A short distance southwest of the Roman Pools in Gafsa, through the narrow streets of the rebuilt old town is the Great Mosque (Grande Mosquée), its minaret a prominent landmark. Originally dating from the 14th century, it was rebuilt in the 1960s. The ground-plan, with 19 aisles, each of five bays, is reminiscent of the Sidi Oqba Mosque in Kairouan. The prayer hall has numerous antique columns, blue tile decoration and a beautifully carved minbar (pulpit). From the minaret there are fine views of the town, the oasis and the hills to the north.
The focal point of Gafsa is Square Bourguiba on the east side of the town, with numerous shops and cafes flanking the gardens in the center. On the northeast side of the square (which is actually triangular) runs Rue Mohammed Khadouna, and on the west side is the smaller Place de la Victoire, the hub of the busy old town. Parallel to Rue Mohammed Khadouna on the west side of the town is Avenue Habib Bourguiba, lined with government offices and public buildings.
In Avenue Habib Bourguiba in Gafsa is the Kasbah, built in 1434 by the Hafsid ruler Abou Abdallah Mohammed on the foundations of a Byzantine fortress. It was badly damaged in 1943 when a German ammunition depot exploded, but it has now been restored to its original appearance. Incorporated in it is a new building housing the Law Courts (Palais de Justice).
The Lalla oasis, 7km/4.5mi southeast of Gafsa, is scenically the most attractive. It is reached by leaving Gafsa on the Gabès road and taking a road on the left immediately after crossing the railroad. Above the Oued Melah is a small café from which there is a fine view of the oasis.
The Gafsa oasis, consisting of three large groves of date-palms, encircles the town on the south, east and west. Because of the local climate the dates are of inferior quality and are used only as animal fodder. The more important crops are fruit (apricots, oranges, lemons), figs, vines and vegetables.

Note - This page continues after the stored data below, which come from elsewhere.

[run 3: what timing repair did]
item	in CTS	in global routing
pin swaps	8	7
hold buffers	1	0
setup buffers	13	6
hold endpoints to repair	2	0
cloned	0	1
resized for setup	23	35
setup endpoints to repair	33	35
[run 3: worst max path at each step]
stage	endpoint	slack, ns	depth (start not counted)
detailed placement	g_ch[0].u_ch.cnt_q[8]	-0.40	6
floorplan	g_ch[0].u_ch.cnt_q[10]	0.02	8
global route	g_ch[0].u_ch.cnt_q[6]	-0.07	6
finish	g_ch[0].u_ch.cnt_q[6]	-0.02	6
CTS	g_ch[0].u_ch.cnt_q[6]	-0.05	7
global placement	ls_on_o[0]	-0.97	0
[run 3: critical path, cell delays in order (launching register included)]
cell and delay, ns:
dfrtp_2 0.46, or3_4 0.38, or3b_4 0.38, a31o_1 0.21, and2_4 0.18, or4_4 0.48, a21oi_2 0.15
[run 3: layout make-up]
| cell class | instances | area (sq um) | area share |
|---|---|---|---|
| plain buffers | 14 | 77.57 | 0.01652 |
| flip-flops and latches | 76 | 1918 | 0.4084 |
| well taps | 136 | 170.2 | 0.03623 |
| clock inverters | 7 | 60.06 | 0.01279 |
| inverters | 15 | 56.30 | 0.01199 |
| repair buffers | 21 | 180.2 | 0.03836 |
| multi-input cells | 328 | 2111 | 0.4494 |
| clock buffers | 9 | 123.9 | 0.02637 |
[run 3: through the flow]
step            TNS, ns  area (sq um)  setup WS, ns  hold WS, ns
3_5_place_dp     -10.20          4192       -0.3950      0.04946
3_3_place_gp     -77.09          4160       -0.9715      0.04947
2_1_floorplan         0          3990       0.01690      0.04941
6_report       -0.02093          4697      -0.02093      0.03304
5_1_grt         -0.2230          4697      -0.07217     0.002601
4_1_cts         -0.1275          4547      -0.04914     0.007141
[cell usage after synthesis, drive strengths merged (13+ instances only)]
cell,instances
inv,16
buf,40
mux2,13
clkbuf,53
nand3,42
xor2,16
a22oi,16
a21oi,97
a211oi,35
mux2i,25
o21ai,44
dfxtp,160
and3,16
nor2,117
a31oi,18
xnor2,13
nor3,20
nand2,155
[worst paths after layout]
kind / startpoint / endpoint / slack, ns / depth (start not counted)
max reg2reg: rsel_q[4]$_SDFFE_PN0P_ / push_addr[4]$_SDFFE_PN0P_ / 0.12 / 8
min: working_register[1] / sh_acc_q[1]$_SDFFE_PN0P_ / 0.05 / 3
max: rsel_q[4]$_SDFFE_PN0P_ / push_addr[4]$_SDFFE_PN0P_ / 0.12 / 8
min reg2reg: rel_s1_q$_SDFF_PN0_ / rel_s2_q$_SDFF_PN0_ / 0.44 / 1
### config.mk
export PLATFORM = sky130hd
export DESIGN_NAME = fop_offset_prog
export DESIGN_NICKNAME = d
export VERILOG_FILES = /design/src/verilog/fop_pkg.sv /design/src/verilog/fop_sync.sv /design/src/verilog/fop_offset_prog.sv
export SDC_FILE = /design/constraint.sdc
export NUM_CORES = 1
export LEC_CHECK = 0
export BUFFER_PORTS_ARGS = -buffer_cell sky130_fd_sc_hd__buf_4
export CAP_MARGIN = 20
export CORE_MARGIN = 2
export CORE_UTILIZATION = 43
export DETAILED_ROUTE_END_ITERATION = 12
export MAX_ROUTING_LAYER = met4
export PLACE_DENSITY = 0.75
export SLEW_MARGIN = 15
export SYNTH_ARGS = -nofsm -noshare
export SYNTH_HDL_FRONTEND = slang
export SYNTH_SLANG_ARGS = --single-unit
### constraint.sdc
create_clock -name clk -period 1.92 [get_ports clk]
set_clock_uncertainty 0.15 [all_clocks]
set_input_delay 0 -clock clk [delete_from_list [all_inputs] [get_ports clk]]
set_output_delay 0 -clock clk [all_outputs]
set_load 0.01 [all_outputs]
### src/verilog/fop_pkg.sv
// Constants, register map and state type of the flag offset programmer.
package fop_pkg;

	localparam int OFS_W = 5;
	localparam int CNT_W = 7;
	localparam int ADDR_W = 4;
	localparam int DATA_W = 32;

	localparam logic [OFS_W-1:0] OFS_DEFAULT = 5'h08;
	localparam logic [CNT_W-1:0] FIFO_DEPTH = 7'h40;
	localparam logic [1:0] READY_EDGES = 2'h2;

	// Register byte offsets.
	localparam logic [ADDR_W-1:0] REG_STATUS = 4'h0;
	localparam logic [ADDR_W-1:0] REG_MASK = 4'h4;
	localparam logic [ADDR_W-1:0] REG_OFFSETS = 4'h8;
	localparam logic [ADDR_W-1:0] REG_STATE = 4'hC;

	// Event bits in status and mask.
	localparam int EV_BOTH = 0;
	localparam int EV_FULLONLY = 1;
	localparam int EV_BLOCKED = 2;
	localparam int EV_W = 3;

	// Field positions in the offsets and state registers.
	localparam int FLD_EMPTY_LSB = 0;
	localparam int FLD_FULL_LSB = 8;
	localparam int FLD_COUNT_LSB = 0;
	localparam int FLD_FLAG = 8;
	localparam int FLD_READY = 9;
	localparam int FLD_WRITTEN = 10;
	localparam int FLD_PROG = 11;

	typedef enum logic [1:0] {
		FOP_IDLE,
		FOP_BOTH,
		FOP_HOLD
	} fop_state_e;

endpackage

### src/verilog/fop_sync.sv
// Two-stage synchroniser for pins arriving from outside the clock domain.
`timescale 1ns/1ns
`default_nettype none
module fop_sync #(
	parameter int W = 1,
	parameter logic [W-1:0] INIT = '0
) (
	input  wire logic         clk,   // Write clock.
	input  wire logic         rst_b, // Asynchronous reset, active low.
	input  wire logic [W-1:0] pinIn, // Raw pin levels.
	output logic      [W-1:0] synOut // Levels after two flip-flops.
);

	logic [W-1:0] meta_q;
	logic [W-1:0] sync_q;

	// The first stage feeds only the second stage.
	always_ff @(posedge clk or negedge rst_b)
	begin
		if (!rst_b)
		begin
			meta_q <= INIT;
			sync_q <= INIT;
		end
		else
		begin
			meta_q <= pinIn;
			sync_q <= meta_q;
		end
	end

	assign synOut = sync_q;

endmodule
`default_nettype wire

### src/verilog/fop_offset_prog.sv
// Write-side offset programming, write gating and almost-full/empty flag.
//
// Implementation choices: the strobed register port and the address map.
`timescale 1ns/1ns
`default_nettype none
module fop_offset_prog
	import fop_pkg::*;
(
	input  wire logic                      clk,                      // Write clock, 250 MHz.
	input  wire logic                      rst_b,                    // FIFO reset, active low.
	input  wire logic                      offset_program_enable_n,  // Program enable pin, active low.
	input  wire logic [fop_pkg::OFS_W-1:0] offset_value_inputs,      // Low five data pins.
	input  wire logic                      write_enable_active_high, // Write enable pin, active high.
	input  wire logic                      write_enable_active_low,  // Write enable pin, active low.
	input  wire logic [fop_pkg::CNT_W-1:0] wordCount,                // Stored words, same clock.
	output logic                           memWrite,                 // Write one word this cycle.
	output logic                           input_ready_flag,         // High while a write may be taken.
	output logic                           almost_full_empty_flag,   // Combined threshold flag.
	output logic [fop_pkg::OFS_W-1:0]      emptyOffset,              // Almost-empty offset X.
	output logic [fop_pkg::OFS_W-1:0]      fullOffset,               // Almost-full offset Y.
	input  wire logic [fop_pkg::ADDR_W-1:0] regAddr,                 // Register byte address.
	input  wire logic [fop_pkg::DATA_W-1:0] regWrData,               // Register write data.
	input  wire logic                      regWrite,                 // Write strobe.
	input  wire logic                      regRead,                  // Read strobe.
	output logic [fop_pkg::DATA_W-1:0]     regRdData,                // Read data, one cycle after strobe.
	output logic                           irq                       // Interrupt, level, active high.
);

	import fop_pkg::*;

	// Synchronised pin levels; program enable idles high so reset never looks like a request.
	logic             penN;
	logic [OFS_W-1:0] ofsIn;
	logic             wenHigh;
	logic             wenLow;

	fop_sync #(
		.W    (1),
		.INIT (1'b1)
	) u_sync_pen (
		.clk    (clk),
		.rst_b  (rst_b),
		.pinIn  (offset_program_enable_n),
		.synOut (penN)
	);

	fop_sync #(
		.W    (OFS_W + 2),
		.INIT ('0)
	) u_sync_data (
		.clk    (clk),
		.rst_b  (rst_b),
		.pinIn  ({offset_value_inputs, write_enable_active_high, write_enable_active_low}),
		.synOut ({ofsIn, wenHigh, wenLow})
	);

	fop_state_e       state_q;
	fop_state_e       state_d;
	logic [OFS_W-1:0] emptyOfs_q;
	logic [OFS_W-1:0] fullOfs_q;
	logic [1:0]       readyCnt_q;
	logic             ready_q;
	logic             written_q;
	logic             flag_q;
	logic [EV_W-1:0]  status_q;
	logic [EV_W-1:0]  mask_q;
	logic [DATA_W-1:0] rdData_q;

	// Flag threshold test, shared by the next-value logic.
	function automatic logic flagFor(
		input logic [CNT_W-1:0] cnt,
		input logic [OFS_W-1:0] x,
		input logic [OFS_W-1:0] y
	);
		flagFor = (cnt <= {2'h0, x}) || (cnt >= (FIFO_DEPTH - {2'h0, y}));
	endfunction

	// Programming is accepted only after reset and before the first written word.
	wire progWindow = !written_q;
	wire progActive = !penN && progWindow;
	wire capBoth = progActive && (state_q == FOP_IDLE);
	wire capFull = progActive && (state_q == FOP_BOTH);
	wire memFull = (wordCount >= FIFO_DEPTH);
	wire wantWrite = wenHigh && !wenLow;
	wire blocked = wantWrite && progActive;

	// Writes are gated by readiness and by programming; full drops readiness.
	assign memWrite = wantWrite && ready_q && !progActive;

	// Capture sequence: first edge loads both, second edge loads Y only.
	always_comb
	begin
		state_d = state_q;
		unique case (state_q)
			FOP_IDLE:
				if (capBoth)
					state_d = FOP_BOTH;
			FOP_BOTH:
				if (penN)
					state_d = FOP_IDLE;
				else
					state_d = FOP_HOLD;
			FOP_HOLD:
				if (penN)
					state_d = FOP_IDLE;
		endcase
	end

	always_ff @(posedge clk or negedge rst_b)
	begin
		if (!rst_b)
			state_q <= FOP_IDLE;
		else
			state_q <= state_d;
	end

	// Offsets reset to the default and change only on capture edges; five bits bound them to 31.
	always_ff @(posedge clk or negedge rst_b)
	begin
		if (!rst_b)
		begin
			emptyOfs_q <= OFS_DEFAULT;
			fullOfs_q <= OFS_DEFAULT;
		end
		else if (capBoth)
		begin
			emptyOfs_q <= ofsIn;
			fullOfs_q <= ofsIn;
		end
		else if (capFull)
		begin
			fullOfs_q <= ofsIn;
		end
	end

	// Readiness rises on the second edge after reset, then follows the full state.
	always_ff @(posedge clk or negedge rst_b)
	begin
		if (!rst_b)
		begin
			readyCnt_q <= 2'h0;
			ready_q <= 1'b0;
		end
		else
		begin
			if (readyCnt_q != READY_EDGES)
				readyCnt_q <= readyCnt_q + 2'h1;
			ready_q <= (readyCnt_q >= (READY_EDGES - 2'h1)) && !memFull;
		end
	end

	// Once a word lands, the programming window closes until the next reset.
	always_ff @(posedge clk or negedge rst_b)
	begin
		if (!rst_b)
			written_q <= 1'b0;
		else if (memWrite)
			written_q <= 1'b1;
	end

	// The flag is high after reset because an empty memory is at or below any offset.
	always_ff @(posedge clk or negedge rst_b)
	begin
		if (!rst_b)
			flag_q <= 1'b1;
		else
			flag_q <= flagFor(wordCount, emptyOfs_q, fullOfs_q);
	end

	// Register decode.
	wire selStatus = (regAddr == REG_STATUS);
	wire selMask = (regAddr == REG_MASK);
	wire selOffsets = (regAddr == REG_OFFSETS);
	wire selState = (regAddr == REG_STATE);
	wire [EV_W-1:0] events = {blocked, capFull, capBoth};
	wire [EV_W-1:0] clearBits = (regWrite && selStatus) ? regWrData[EV_W-1:0] : '0;

	// Sticky events; a set in the cycle of a clear wins.
	always_ff @(posedge clk or negedge rst_b)
	begin
		if (!rst_b)
		begin
			status_q <= '0;
			mask_q <= '0;
		end
		else
		begin
			status_q <= (status_q & ~clearBits) | events;
			if (regWrite && selMask)
				mask_q <= regWrData[EV_W-1:0];
		end
	end

	// Read mux; unmapped addresses read zero.
	wire [DATA_W-1:0] rdStatus = {{(DATA_W-EV_W){1'b0}}, status_q};
	wire [DATA_W-1:0] rdMask = {{(DATA_W-EV_W){1'b0}}, mask_q};
	wire [DATA_W-1:0] rdOffsets = (DATA_W'(fullOfs_q) << FLD_FULL_LSB) | (DATA_W'(emptyOfs_q) << FLD_EMPTY_LSB);
	wire [DATA_W-1:0] rdState = (DATA_W'(wordCount) << FLD_COUNT_LSB) | (DATA_W'(flag_q) << FLD_FLAG)
		| (DATA_W'(ready_q) << FLD_READY) | (DATA_W'(written_q) << FLD_WRITTEN)
		| (DATA_W'(progActive) << FLD_PROG);
	wire [DATA_W-1:0] rdMux = selStatus ? rdStatus :
		selMask ? rdMask :
		selOffsets ? rdOffsets :
		selState ? rdState : '0;

	// Read data stand for exactly the cycle after the strobe, else zero.
	always_ff @(posedge clk or negedge rst_b)
	begin
		if (!rst_b)
			rdData_q <= '0;
		else if (regRead)
			rdData_q <= rdMux;
		else
			rdData_q <= '0;
	end

	assign input_ready_flag = ready_q;
	assign almost_full_empty_flag = flag_q;
	assign emptyOffset = emptyOfs_q;
	assign fullOffset = fullOfs_q;
	assign regRdData = rdData_q;
	assign irq = |(status_q & mask_q);

endmodule
`default_nettype wire

==> flow_metrics.tcl <==
set metrics [dict create \
    period_share_pct 102.7 \
    final_nets 358 \
    p_per_area_nw_per_um2 1120 \
    r2r_end "almost_full_empty_flag$_DFF_PN1_" \
    first_pass_iters 4 \
    die_x_um 79.60 \
    seq_area_frac_synth_pct 52.19 \
    fin_tns_setup_ps -51.14 \
    rsz0062_at_grt "yes" \
    slew_viol_final 0 \
    startpoint "fullOffset[0]$_DFFE_PN0P_" \
    clk_latency_ps 310 \
    cts_buffers 5 \
    start_util_pct 44.63 \
    setup_viol 1 \
    vias 1693 \
    status "complete, but fails checks" \
    finalHoldViolations 0 \
    critPathTopFamily "simple AND/OR/NAND/NOR gates" \
    hpwl_um 3420 \
    total_leakage_power_nw 1.641 \
    setup_slack_ps -51.14 \
    cts_tree "built" \
    num-fill-cells 454 \
    worstSetupEndpointType "flip-flop" \
    grt_pass1_wl_um 8038 \
    clockBufferDepth 2 \
    path_cells "inv_2 -> ha_4 -> nand2_2 -> or2_4 -> nand2_4 -> ha_4 -> and3_4 -> o21ai_2 -> o311a_1 -> o21ai_1" \
    violations "setup timing" \
    wl_per_cell_um 13.65 \
    crit_fanout 3 \
    cp_slowest_stage_delay_ps 420 \
    port_buffers 51 \
    antenna_found_initial 0 \
    drt_iter0_markers 59 \
    reg2reg_depth 10 \
    critPathArrivalTime_ps 2070 \
    chipHeight_um 79.60 \
    synth_seq_cells 51 \
    wl_um 4886 \
    ys_warn_count 0 \
    avgSynthCellArea_um2 12.41 \
    grt_max_degree 52 \
    startpoint_type "flip-flop" \
    clk_pin_slew_ps 100 \
    worst_slew_pin_slew_ps 632.7 \
    htree_levels 2 \
    core_um2 5507 \
    netlist_area_um2 2457 \
    hold_class "in2reg" \
    gp_congestion 0.7991 \
    layout-drive-gt1-share_pct 37.06 \
    final_common_cell "buf_4" \
    r2r_start "fullOffset[0]$_DFFE_PN0P_" \
    yosys_most_used_dff "dfrtp_1" \
    synthDistinctLibCells 39 \
    rows 27 \
    overflow 0 \
    grt_pass1_vias 1727 \
    final_core_util_pct 59.65 \
    slew_headroom_pct 57.82 \
    reg2reg_setup_slack_ps -50 \
    max_clock_freq_mhz 507.3 \
    placedCellCount 327 \
    path_depth 10 \
    drc 0 \
    path_common_cell "ha_4" \
    critPathSlowestCell "dfrtp_2" \
    routed_via_density 4.729 \
    syn2layout_area_growth_pct 33.66 \
    die-area_um2 6335 \
    diodes 0 \
    drtAntennaViolNets 0 \
    syn-instance-count 198 \
    root_buffer "clkbuf_8" \
    hold_ws_ps 12.96 \
    top_level_ports 101 \
    path_class "reg2reg" \
    crit_buf_inv 1 \
    synth-async-reset-ratio_pct 100.0 \
    crit_required_ps 2020 \
    finalNonFillerCells 358 \
    cts.sinks 51 \
    period_needed_ps 1971 \
    ir_drop_mv 0.5227 \
    max_cap_viol_count 0 \
    grt_usage_pct 17.07 \
    synth-edff-count 0 \
    final_cell_mix "buf_4 (60), dfrtp_1 (45), dlygate4sd3_1 (23)" \
    endpoint "almost_full_empty_flag$_DFF_PN1_" \
]
-- metrics by stage --
step / total power (W) / area (µm²) / setup WS, ps
3_3_place_gp: 0.002823 / 2903 / 11.55
2_1_floorplan: 0.002267 / 2535 / -30.69
6_report: 0.003678 / 3284 / -51.14
3_5_place_dp: 0.002894 / 2903 / -64.64
5_1_grt: 0.003932 / 3284 / -135.8
4_1_cts: 0.003640 / 3262 / -29.64
-- worst reg2reg max path: stages (launching register included) --
cell     delay (ps)
dfrtp_2         420
inv_2            90
ha_4            140
nand2_2          50
or2_4           280
nand2_4          80
ha_4            200
and3_4          150
o21ai_2         130
o311a_1         170
o21ai_1          60
-- final cells by class --
class                   instances  area [µm²]  share of cell area [%]
well taps                      72       90.09                   2.743
clock inverters                 3       22.52                  0.6857
repair buffers                 83       680.7                   20.72
clock buffers                   5       68.82                   2.095
flip-flops and latches         51        1284                   39.09
multi-input cells             130        1086                   33.07
inverters                      14       52.55                   1.600
-- Yosys cell counts (2+ instances only) --
| cell type | count | area share, % |
|---|---|---|
| mux2_2 | 12 | 5.5 |
| xor2_1 | 2 | 0.71 |
| buf_4 | 20 | 6.1 |
| inv_1 | 14 | 2.1 |
| mux4_2 | 3 | 2.7 |
| buf_6 | 2 | 0.92 |
| a22o_1 | 3 | 1.1 |
| dfstp_2 | 5 | 5.3 |
| or2_2 | 2 | 0.51 |
| dfrtp_1 | 46 | 47 |
| o21ai_0 | 6 | 1.2 |
| and3_1 | 8 | 2.0 |
| a21oi_1 | 2 | 0.41 |
| mux2i_1 | 8 | 3.3 |
| nor2_1 | 12 | 1.8 |
| nand2_1 | 10 | 1.5 |
| nor2b_1 | 2 | 0.51 |
| nand3_1 | 2 | 0.41 |
| nor2_4 | 2 | 0.92 |
| ha_1 | 18 | 9.2 |
-- state kept, by name, indices dropped and copies added (netlist names) --
register	cells
u_sync_pen.synOut	1
input_ready_flag	1
status_q	3
u_sync_data.synOut	7
almost_full_empty_flag	1
state_q	2
u_sync_data.meta_q	7
readyCnt_q	2
regRdData	12
written_q	1
u_sync_pen.meta_q	1
fullOffset	5
emptyOffset	5
mask_q	3
-- kinds of logic after synthesis --
| kind of cell | share of synthesized area (%) |
|---|---|
| xor+xnor | 1.069 |
| compound gates | 5.143 |
| mux | 11.51 |
| buf+inv | 9.165 |
| other cells | 0.1526 |
| fa+ha+maj | 9.165 |
| flops | 52.19 |
| simple gates | 11.61 |
-- how the worst min path moves through the flow --
stage / from / to / slack [ps] / cells after the start
detailed placement: rst_b / regRdData[6]$_DFF_PN0_ / -90 / 1
global route: regAddr[3] / regRdData[5]$_DFF_PN0_ / 20 / 3
finish: regAddr[3] / regRdData[0]$_DFF_PN0_ / 10 / 3
CTS: regAddr[3] / regRdData[0]$_DFF_PN0_ / 7 / 3
floorplan: rst_b / emptyOffset[0]$_DFFE_PN0P_ / -450 / 0
global placement: rst_b / regRdData[5]$_DFF_PN0_ / -90 / 1
-- report_power, final --
part / switching (W) / total, W / internal, W
registers: 0.000182 / 0.00148 / 0.00130
clock network: 0.000373 / 0.000637 / 0.000264
logic: 0.000705 / 0.00156 / 0.000852
total: 0.00126 / 0.00368 / 0.00242
-- layer usage --
metal | GRT usage, % | wire length, µm | vias up
met5 | - | 0 | -
met4 | 5.690 | 61 | 0
met3 | 4.072 | 291 | 5
met2 | 28.49 | 2381 | 49
met1 | 20.38 | 2151 | 821
li1 | - | - | 818
-- timing repair --
action | CTS | global route
buffers inserted | 0 | 0
endpoints found under the hold margin | 78 | 0
pin swaps | 0 | 5
hold buffers | 23 | 0
resized for setup | 5 | 6
endpoints found under the setup margin | 1 | 1
No activity file was read; power rests on OpenSTA's default activity.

Adjoining the Roman Pools in Gafsa is a small museum displaying Roman mosaics, partly originals and partly large-scale reproductions of mosaics in the museums of Sousse and Tunis.
The best view of Gafsa and the oasis is from the Mida Hill, which is reached from the Tozeur road.
On the west side of Gafsa, just off the Tozeur road, is the ONAT (Organization Nationale de l'Artisanat Tunisien) shop, with demonstrations of weaving.
Sidi Ahmed Zarrouk
Six km/4mi northwest of Gafsa, off the Tozeur road, is the little oasis of Sidi Ahmed Zarrouk, with thermal baths (sulfurous water) and a hotel.
Gafsa is a good base from which to visit the upland oases of Chebika, Tamerza and Midès.